What I’m trying to do is create a procedurally generated cityscape for a sidescrolling Godzilla style monster game. What I’m trying to do specifically is generate random buildings. My approach so far has been to have random window patterns appear on a randomly textured building of a random size.
A good example of what we’re trying to do would be the buildings is Canabalt; The difference being that we also want different textures on the buildings as well. What I’ve tried so far is to randomly generate the window patterns, which works, but I still need a way for them to appear on top of the texture for the buildings.
The buildings all move towards the left to give the illusion of movement. What I’m thinking of doing is to have the windows as objects that move along with the buildings, but I’m afraid of what that will do to our draw calls because then wouldn’t each window appear as a new object?
Is there a better way to do this?
This question is probably a little bit too general. No one is gonna explain you how to do this I guess… There are quite a bunch of papers out there describing procedurally generated landscapes, cities and whatever; but it is your job after all to implement it ;). Or use some middleware if there is one at all…
And don’t be afraid, just do it and then you will see if it causes performance issues ^^.
when you use unity pro you could render the buildings together with the windows into a texture and display the texture at an object.
there are some efficient 2d packages in the asset store if you display the windows manually.
another aproach is to use a “tiled” material. this means you have a transparent area around a window and tell the material to wrap around. so you put the same window multiple times on the building and still use one object with one material.
hint: when you use different buildings anyway in a side scroller let them scroll with different speeds to get a depth impresssion.
How would you render the buildings with windows into a texture in Unity Pro like you suggested?
The game requires randomly generated 2d buildings with two textures.
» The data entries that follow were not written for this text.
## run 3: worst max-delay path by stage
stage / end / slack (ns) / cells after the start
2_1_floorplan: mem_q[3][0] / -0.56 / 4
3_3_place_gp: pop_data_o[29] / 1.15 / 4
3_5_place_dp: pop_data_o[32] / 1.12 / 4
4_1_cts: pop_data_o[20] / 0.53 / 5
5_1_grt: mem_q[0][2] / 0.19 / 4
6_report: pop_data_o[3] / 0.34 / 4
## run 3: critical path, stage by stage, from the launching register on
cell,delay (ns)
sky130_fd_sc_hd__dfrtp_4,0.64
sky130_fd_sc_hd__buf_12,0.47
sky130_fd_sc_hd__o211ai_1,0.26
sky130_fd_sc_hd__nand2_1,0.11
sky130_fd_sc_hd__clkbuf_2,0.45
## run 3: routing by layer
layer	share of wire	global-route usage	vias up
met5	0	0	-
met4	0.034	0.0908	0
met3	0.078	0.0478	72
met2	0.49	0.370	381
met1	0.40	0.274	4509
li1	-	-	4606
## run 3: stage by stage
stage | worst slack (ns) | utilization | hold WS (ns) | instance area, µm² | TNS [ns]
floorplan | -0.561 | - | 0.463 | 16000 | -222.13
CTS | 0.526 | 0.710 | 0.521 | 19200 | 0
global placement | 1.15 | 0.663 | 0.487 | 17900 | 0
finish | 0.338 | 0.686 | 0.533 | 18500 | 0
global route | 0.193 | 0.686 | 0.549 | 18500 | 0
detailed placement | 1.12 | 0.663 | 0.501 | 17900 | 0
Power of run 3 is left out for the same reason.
<file path="config.mk">
export PLATFORM = sky130hd
export DESIGN_NAME = temperature_log_stats_top_flat
export DESIGN_NICKNAME = d
export VERILOG_FILES = /design/src/hdl/tls_pkg.sv /design/src/hdl/tls_if.sv /design/src/hdl/temperature_log_stats_top.sv /design/src/hdl/tls_ctrl.sv /design/src/hdl/tls_datapath.sv /design/src/flat_wrapper.sv
export SDC_FILE = /design/constraint.sdc
export NUM_CORES = 1
export LEC_CHECK = 0
export BUFFER_PORTS_ARGS = -buffer_cell sky130_fd_sc_hd__buf_2
export CAP_MARGIN = 25
export CORE_ASPECT_RATIO = 0.9
export CORE_MARGIN = 2
export CORE_UTILIZATION = 45
export DETAILED_ROUTE_END_ITERATION = 6
export GPL_ROUTABILITY_DRIVEN = 0
export GPL_TIMING_DRIVEN = 0
export PLACE_DENSITY = 0.61
export REMOVE_ABC_BUFFERS = 1
export SYNTH_ARGS = -nofsm -noshare
export SYNTH_HDL_FRONTEND = slang
export SYNTH_SLANG_ARGS = --single-unit
</file>
<file path="constraint.sdc">
create_clock -name i_clk -period 4.9 [get_ports i_clk]
set_clock_uncertainty 0.15 [all_clocks]
set_input_delay 0.49 -clock i_clk [delete_from_list [all_inputs] [get_ports i_clk]]
set_output_delay 0.49 -clock i_clk [all_outputs]
set_load 0.01 [all_outputs]
</file>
The base building texture and then window textures randomly laid on top of the building. The art style is relatively cartoony so the windows don’t have to be perfectly generated but I’m having trouble conceptualizing how to go about this. Any help?
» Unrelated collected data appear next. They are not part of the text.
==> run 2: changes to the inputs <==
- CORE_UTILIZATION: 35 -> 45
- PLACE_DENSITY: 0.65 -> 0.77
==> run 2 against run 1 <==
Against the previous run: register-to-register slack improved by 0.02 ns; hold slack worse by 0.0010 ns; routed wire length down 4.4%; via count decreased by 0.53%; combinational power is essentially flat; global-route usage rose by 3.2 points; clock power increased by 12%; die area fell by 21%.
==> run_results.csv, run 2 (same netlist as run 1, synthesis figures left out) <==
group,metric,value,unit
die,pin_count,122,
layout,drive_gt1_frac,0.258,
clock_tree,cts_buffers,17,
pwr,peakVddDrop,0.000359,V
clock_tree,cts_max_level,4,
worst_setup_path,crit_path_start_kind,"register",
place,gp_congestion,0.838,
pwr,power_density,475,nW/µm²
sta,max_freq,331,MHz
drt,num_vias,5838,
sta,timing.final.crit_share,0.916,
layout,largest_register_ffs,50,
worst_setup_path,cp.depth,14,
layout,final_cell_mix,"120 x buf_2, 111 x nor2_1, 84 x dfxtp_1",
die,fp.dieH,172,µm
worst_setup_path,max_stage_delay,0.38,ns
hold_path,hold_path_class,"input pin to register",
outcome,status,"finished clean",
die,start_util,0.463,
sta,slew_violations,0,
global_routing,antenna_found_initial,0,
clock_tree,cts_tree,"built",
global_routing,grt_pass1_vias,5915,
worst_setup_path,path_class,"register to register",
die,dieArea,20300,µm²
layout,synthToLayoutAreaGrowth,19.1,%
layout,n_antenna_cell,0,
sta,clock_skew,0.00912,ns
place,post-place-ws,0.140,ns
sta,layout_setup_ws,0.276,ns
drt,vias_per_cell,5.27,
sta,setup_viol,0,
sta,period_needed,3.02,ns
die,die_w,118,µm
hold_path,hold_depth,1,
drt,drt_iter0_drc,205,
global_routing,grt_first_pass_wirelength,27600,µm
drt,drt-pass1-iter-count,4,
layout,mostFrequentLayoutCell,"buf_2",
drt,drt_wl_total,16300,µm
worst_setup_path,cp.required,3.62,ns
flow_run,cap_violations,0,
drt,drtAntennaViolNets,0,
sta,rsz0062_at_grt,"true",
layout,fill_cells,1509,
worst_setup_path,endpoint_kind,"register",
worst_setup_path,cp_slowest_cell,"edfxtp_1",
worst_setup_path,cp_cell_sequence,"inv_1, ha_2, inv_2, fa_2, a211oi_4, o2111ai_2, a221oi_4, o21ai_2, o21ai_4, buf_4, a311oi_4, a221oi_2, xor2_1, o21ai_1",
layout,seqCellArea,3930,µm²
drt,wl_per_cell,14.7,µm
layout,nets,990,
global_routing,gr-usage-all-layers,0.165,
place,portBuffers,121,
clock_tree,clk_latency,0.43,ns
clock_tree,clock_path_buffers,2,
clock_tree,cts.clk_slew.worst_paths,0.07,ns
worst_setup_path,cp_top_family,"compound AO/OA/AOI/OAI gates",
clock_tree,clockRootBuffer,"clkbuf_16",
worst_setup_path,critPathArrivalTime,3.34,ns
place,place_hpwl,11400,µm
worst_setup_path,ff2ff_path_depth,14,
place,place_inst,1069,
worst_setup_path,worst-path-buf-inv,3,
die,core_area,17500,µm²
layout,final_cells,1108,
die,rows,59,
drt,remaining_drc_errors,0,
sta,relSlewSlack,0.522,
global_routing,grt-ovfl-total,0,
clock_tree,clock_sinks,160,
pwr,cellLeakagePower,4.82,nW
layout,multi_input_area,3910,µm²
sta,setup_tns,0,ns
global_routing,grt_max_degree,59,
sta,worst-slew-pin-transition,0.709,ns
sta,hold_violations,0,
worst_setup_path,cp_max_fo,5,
http://forum.unity3d.com/threads/93166-Need-Help-Project-the-image-from-a-camera-onto-a-plane-(security-camera-etc)? last post for example.
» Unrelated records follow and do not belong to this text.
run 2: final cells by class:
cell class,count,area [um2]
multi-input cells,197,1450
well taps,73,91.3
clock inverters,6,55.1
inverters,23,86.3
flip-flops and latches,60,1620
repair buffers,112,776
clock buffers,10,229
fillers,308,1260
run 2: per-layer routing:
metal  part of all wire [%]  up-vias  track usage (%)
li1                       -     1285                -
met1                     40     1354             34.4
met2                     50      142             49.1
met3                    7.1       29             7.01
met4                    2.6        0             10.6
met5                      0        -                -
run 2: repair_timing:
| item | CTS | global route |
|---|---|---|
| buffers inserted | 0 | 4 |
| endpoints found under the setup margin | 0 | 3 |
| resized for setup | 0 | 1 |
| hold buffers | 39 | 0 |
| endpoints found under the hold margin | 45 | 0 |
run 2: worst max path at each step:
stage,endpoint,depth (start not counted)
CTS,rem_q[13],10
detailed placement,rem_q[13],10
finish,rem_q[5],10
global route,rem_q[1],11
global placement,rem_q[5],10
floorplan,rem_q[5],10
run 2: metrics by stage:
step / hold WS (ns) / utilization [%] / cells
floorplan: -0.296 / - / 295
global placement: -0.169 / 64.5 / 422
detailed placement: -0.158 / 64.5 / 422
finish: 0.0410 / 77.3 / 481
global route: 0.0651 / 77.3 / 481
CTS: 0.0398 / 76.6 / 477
i lack the experience to tell you the way directly and i lack the time to try it out for you. so this would require you to try a little bit around. set up a material and play with the tiling settings to get an impression of how they work.
do i understand you right that you also want the textures be generated procedurally at runtime? i thought you have different wall and window textures ready and just want to assemble them to create random buildings.
if you create them procedurally anyway you dont need two separate textures and no tiling tricks. just draw the whole building into its texture.
this could be done with unity indie also with texture2d:setpixel function but i think its very slow but that you have to find out (btw wich platform do you target?). or you render to texture with unity pro.
if you draw this yourself you need to look at different real walls/buildings you want to display and think of their properties you need to mimick for such a look.
you create a texture of 64 x 128 for a building.
then fill it with red color for red bricks.
then go along every 5th line and fill it with a dark red or black for the bound of the brick.
then go along every 9 colums for the same (maybe an additional offset of 4 for every second column to have them staggered).
then fill rectangular areas in a certain distance with your window color.
but it would be easier, faster and better looking if you have prepared a set of hand drawn windows (with 3d light/shadow effect fe) and wall textures and only assemble them procedurally.
Exiguous, what we’re trying to do is simply this. There is no procedural texture generation involved. We have a plane, this has a blank outline of a building with a solid fill color and bricks thrown in here and there. That’s all in a pre-made texture. There will be 3 variants. These building planes get generated with the variants in a random order. Then we are going to have pre-sized planes with textures on then, be randomly distributed over the building plane.